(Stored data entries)
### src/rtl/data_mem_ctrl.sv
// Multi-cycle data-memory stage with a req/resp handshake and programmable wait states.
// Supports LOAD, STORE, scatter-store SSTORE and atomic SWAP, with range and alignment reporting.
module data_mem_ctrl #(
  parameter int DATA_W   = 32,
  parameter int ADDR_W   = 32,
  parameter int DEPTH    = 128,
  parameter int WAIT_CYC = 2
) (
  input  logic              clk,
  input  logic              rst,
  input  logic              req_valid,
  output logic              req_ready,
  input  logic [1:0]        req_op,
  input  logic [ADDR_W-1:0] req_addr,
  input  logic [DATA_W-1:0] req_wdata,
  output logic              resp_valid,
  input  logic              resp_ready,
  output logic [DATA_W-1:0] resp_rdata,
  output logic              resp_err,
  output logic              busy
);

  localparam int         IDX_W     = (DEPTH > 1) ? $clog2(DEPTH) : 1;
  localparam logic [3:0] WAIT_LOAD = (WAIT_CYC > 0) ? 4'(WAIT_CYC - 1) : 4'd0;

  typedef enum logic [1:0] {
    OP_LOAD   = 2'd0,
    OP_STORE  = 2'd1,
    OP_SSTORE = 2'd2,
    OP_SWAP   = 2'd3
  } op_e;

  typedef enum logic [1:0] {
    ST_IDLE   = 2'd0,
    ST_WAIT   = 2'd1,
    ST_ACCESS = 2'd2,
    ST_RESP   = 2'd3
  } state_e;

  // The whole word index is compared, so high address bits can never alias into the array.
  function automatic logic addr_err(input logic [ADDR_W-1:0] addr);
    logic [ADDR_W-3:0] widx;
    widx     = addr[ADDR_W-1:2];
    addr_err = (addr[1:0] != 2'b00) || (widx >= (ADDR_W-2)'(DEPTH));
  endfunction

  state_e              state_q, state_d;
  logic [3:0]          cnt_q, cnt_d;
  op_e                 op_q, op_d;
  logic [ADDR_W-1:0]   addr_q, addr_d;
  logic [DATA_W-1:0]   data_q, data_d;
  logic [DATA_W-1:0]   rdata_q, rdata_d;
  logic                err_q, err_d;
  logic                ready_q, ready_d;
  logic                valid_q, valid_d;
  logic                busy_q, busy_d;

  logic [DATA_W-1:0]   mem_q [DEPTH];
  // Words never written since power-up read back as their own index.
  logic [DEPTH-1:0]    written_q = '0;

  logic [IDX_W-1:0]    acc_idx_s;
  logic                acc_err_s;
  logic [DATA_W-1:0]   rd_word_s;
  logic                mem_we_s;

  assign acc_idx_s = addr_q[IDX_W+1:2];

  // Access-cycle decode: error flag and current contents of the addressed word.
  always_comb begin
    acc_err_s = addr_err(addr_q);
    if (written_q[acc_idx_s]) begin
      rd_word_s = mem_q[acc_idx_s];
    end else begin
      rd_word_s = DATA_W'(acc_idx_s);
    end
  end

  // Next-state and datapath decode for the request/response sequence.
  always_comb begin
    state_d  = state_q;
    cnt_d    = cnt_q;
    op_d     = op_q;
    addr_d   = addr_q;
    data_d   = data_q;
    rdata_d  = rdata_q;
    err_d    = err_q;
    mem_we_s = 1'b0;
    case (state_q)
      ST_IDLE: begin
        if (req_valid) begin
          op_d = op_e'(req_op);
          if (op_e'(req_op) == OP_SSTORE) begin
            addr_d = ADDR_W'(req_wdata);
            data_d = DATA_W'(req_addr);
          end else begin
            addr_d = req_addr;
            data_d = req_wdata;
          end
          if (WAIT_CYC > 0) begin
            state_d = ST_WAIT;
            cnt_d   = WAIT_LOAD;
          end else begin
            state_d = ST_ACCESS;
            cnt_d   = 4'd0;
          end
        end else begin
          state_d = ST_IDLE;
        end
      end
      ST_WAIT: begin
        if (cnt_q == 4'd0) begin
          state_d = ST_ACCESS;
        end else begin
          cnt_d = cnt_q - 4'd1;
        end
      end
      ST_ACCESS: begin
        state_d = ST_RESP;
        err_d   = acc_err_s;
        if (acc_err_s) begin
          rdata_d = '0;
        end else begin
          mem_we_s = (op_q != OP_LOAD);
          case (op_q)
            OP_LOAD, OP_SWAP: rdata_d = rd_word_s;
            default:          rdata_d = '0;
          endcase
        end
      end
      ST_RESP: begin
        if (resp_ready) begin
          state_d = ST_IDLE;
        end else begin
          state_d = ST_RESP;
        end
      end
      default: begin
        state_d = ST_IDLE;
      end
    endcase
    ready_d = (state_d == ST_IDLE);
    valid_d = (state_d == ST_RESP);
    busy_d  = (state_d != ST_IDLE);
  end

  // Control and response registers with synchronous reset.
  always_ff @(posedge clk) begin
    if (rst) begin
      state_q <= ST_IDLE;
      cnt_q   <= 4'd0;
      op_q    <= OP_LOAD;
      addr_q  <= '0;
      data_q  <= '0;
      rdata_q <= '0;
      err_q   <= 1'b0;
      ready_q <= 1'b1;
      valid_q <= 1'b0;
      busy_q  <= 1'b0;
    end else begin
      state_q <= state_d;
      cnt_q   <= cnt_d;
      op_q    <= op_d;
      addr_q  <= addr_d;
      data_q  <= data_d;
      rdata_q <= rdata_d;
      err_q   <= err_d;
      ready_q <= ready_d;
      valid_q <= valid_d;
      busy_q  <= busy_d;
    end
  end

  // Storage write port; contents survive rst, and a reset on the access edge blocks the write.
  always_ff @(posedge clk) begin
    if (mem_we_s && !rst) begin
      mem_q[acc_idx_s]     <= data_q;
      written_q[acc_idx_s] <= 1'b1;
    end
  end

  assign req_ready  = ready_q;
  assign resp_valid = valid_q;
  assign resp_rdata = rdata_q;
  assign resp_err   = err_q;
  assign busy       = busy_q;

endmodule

---

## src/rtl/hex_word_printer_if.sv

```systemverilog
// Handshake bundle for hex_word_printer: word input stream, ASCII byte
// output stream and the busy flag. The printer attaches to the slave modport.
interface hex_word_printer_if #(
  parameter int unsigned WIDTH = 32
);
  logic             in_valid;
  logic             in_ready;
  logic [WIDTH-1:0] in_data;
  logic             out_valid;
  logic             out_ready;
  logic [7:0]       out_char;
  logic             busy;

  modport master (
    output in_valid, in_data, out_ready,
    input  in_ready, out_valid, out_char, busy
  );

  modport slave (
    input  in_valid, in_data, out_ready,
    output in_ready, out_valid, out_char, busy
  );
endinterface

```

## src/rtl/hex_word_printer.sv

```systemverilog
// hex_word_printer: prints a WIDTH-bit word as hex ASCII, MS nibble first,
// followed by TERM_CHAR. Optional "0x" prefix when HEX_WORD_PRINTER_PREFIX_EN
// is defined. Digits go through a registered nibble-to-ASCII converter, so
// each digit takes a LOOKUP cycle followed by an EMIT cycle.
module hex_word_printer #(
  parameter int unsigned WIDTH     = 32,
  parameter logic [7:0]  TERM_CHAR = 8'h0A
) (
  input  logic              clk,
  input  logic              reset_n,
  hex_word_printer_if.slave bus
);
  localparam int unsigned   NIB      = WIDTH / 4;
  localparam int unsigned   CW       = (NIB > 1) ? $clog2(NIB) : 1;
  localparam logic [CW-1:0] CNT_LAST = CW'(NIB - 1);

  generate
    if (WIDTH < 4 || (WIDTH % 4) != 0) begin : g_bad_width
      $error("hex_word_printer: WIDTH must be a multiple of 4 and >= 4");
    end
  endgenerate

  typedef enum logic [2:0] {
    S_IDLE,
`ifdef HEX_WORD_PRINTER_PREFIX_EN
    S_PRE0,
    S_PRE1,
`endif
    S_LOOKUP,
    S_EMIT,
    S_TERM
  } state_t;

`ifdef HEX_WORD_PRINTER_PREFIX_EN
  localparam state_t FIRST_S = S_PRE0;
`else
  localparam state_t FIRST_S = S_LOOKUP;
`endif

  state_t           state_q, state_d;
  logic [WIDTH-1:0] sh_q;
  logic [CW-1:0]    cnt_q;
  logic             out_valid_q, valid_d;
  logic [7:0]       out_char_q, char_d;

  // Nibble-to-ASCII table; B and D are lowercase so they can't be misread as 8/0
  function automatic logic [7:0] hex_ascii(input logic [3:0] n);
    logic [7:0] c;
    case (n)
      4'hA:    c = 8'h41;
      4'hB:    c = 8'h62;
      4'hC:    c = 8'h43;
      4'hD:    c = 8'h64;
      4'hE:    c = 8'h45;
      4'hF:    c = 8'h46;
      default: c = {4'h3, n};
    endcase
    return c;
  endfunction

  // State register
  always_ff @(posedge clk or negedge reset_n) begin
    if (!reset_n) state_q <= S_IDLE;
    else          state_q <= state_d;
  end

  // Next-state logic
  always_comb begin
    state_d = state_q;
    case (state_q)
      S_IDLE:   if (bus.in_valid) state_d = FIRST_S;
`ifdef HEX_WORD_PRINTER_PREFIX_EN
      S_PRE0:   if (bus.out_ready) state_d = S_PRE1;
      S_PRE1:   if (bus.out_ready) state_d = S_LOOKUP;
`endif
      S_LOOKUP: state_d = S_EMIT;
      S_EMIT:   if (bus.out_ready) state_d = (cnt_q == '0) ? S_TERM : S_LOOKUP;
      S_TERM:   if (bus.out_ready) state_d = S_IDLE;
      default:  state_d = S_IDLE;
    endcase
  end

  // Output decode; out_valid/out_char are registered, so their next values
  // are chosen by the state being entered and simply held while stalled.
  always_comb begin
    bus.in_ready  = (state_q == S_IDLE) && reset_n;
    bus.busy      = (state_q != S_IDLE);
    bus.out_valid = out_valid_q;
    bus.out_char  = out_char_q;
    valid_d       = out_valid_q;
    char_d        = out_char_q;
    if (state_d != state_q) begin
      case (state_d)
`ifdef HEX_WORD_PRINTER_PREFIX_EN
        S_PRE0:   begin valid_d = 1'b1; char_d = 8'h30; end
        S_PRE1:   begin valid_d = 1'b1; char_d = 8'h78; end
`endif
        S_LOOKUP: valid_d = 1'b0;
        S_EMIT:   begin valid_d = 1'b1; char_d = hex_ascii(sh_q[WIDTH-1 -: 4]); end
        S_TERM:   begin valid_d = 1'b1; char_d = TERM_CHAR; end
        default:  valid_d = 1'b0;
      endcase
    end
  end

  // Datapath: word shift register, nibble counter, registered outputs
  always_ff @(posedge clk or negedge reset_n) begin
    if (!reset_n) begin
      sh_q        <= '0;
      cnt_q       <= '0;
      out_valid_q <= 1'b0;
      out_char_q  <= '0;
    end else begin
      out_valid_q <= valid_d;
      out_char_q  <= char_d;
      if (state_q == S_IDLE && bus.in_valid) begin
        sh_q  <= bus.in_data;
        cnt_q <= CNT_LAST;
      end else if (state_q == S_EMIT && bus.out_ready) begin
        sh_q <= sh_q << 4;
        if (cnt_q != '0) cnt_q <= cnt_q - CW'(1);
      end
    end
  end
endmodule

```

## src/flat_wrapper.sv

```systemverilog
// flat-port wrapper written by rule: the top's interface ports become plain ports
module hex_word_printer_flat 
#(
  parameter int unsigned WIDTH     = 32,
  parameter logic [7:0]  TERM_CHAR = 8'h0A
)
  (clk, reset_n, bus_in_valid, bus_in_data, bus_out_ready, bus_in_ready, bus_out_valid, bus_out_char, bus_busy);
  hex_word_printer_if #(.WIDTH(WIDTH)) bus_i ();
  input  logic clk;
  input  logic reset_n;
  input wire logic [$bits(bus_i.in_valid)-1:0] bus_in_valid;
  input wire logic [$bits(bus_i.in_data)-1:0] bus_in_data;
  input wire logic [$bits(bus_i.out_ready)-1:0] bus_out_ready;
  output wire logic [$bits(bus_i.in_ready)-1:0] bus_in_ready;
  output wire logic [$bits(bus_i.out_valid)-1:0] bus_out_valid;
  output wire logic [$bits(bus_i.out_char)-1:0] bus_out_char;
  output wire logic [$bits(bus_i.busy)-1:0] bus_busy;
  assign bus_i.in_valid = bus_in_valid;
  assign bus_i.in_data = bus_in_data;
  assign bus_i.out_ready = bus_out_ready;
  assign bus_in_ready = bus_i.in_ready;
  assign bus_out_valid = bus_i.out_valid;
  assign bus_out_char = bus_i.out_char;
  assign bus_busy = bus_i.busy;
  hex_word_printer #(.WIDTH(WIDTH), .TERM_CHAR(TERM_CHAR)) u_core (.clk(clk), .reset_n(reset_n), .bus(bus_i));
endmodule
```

ASSIGNMENT -> Of the entries above, how many lines hold the word "with"? Give back only that number.

EXERCISE ANSWER -> 3